Exactly the line that contains "export CORE_UTILIZATION = 32" and the lines following it to the end of the data are to be reproduced, and nothing more.

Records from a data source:
______________________________

// gioco
module gioco(
	i_ani_stb,														 
	i_clk,															 
	i_rst,															 
	i_animate,														 
	i_dx, 															 
	i_sx,																 
	i_start,															 
	o_x1_pal, o_x2_pal,											 
	o_y1_pal, o_y2_pal,
	o_x1_nav, o_x2_nav,											 
	o_y1_nav, o_y2_nav,
	bri1,bri2,bri3,bri4,bri5,bri6,bri7,bri8,bri9,bri10, 
	ok, ko,															 
	ff_life															 
);
input i_ani_stb, i_clk, i_rst, i_animate, i_dx, i_sx, i_start;
output [9:0] o_x1_pal, o_x2_pal, o_y1_pal, o_y2_pal, o_x1_nav, o_x2_nav, o_y1_nav, o_y2_nav;
output reg bri1,bri2,bri3,bri4,bri5,bri6,bri7,bri8,bri9,bri10;
output reg ok,ko;												
output [1:0] ff_life;
wire ff_bri1, ff_bri2, ff_bri3, ff_bri4,ff_bri5, ff_bri6, ff_bri7, ff_bri8,ff_bri9, ff_bri10;
wire [9:0] ff_x_nav,ff_y_nav,ff_x_pal,ff_y_pal;	
wire ff_x_dirpal,ff_y_dirpal;							
wire [3:0] ff_brick;
wire [1:0] ff_red1,ff_red2,ff_red3,ff_red4;
wire [1:0] ff_blue5,ff_blue6,ff_blue7;
parameter H_SIZE_BRI = 10'd 32;					 
parameter L_SIZE_BRI = 10'd 10; 					 
parameter H_SIZE_NAV = 10'd 32; 					 
parameter L_SIZE_NAV = 10'd 3;  					 
parameter IX_NAV = 10'd 320;						 
parameter IY_NAV = 10'd 470;						 
parameter D_WIDTH = 10'd 640; 				 	 
parameter D_HEIGHT = 10'd 480;					 
parameter H_SIZE_PAL = 10'd 2;					 
parameter IX_PAL = 10'd 320;						 
  ...
clock: 30.5 ns
lec_check: 0
abc_area: 1
cap_margin: 20
cell_pad_in_sites_detail_placement: 2
core_aspect_ratio: 1.22
core_margin: 9
core_utilization: 55
gpl_timing_driven: 0
min_routing_layer: met2
place_density_lb_addon: 0.17
setup_slack_margin: 5.0
slew_margin: 20
run.sh (not shown) runs the stock make flow with config.mk's settings and CLKGATE_MAP_FILE=.
The starting point never finished: it broke off in detailed placement on DPL-0033.
Change:
==> flow/config.mk (replaced) <==
export PLATFORM = sky130hd
export DESIGN_NAME = gioco
export DESIGN_NICKNAME = gioco
export VERILOG_FILES = /design/flow/design.v
export SDC_FILE = /design/flow/constraint.sdc
export NUM_CORES = 4
export LEC_CHECK = 0
export CAP_MARGIN = 20
export CORE_MARGIN = 2
export CORE_UTILIZATION = 32
export SLEW_MARGIN = 20
==> flow/constraint.sdc (replaced) <==
create_clock -name core_clock -period 21.6 [get_ports {i_clk}]
set_input_delay 4.3200 -clock core_clock [delete_from_list [all_inputs] [get_ports {i_clk}]]
set_output_delay 4.3200 -clock core_clock [all_outputs]
set_load 0.01 [all_outputs]
Outcome: This time the run finished clean; die area increases by 36%; area after synthesis decreases by 5.7%; synthesized cell count decreases by 23%.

______________________________

TASK RESULT:
export CORE_UTILIZATION = 32
export SLEW_MARGIN = 20
==> flow/constraint.sdc (replaced) <==
create_clock -name core_clock -period 21.6 [get_ports {i_clk}]
set_input_delay 4.3200 -clock core_clock [delete_from_list [all_inputs] [get_ports {i_clk}]]
set_output_delay 4.3200 -clock core_clock [all_outputs]
set_load 0.01 [all_outputs]
Outcome: This time the run finished clean; die area increases by 36%; area after synthesis decreases by 5.7%; synthesized cell count decreases by 23%.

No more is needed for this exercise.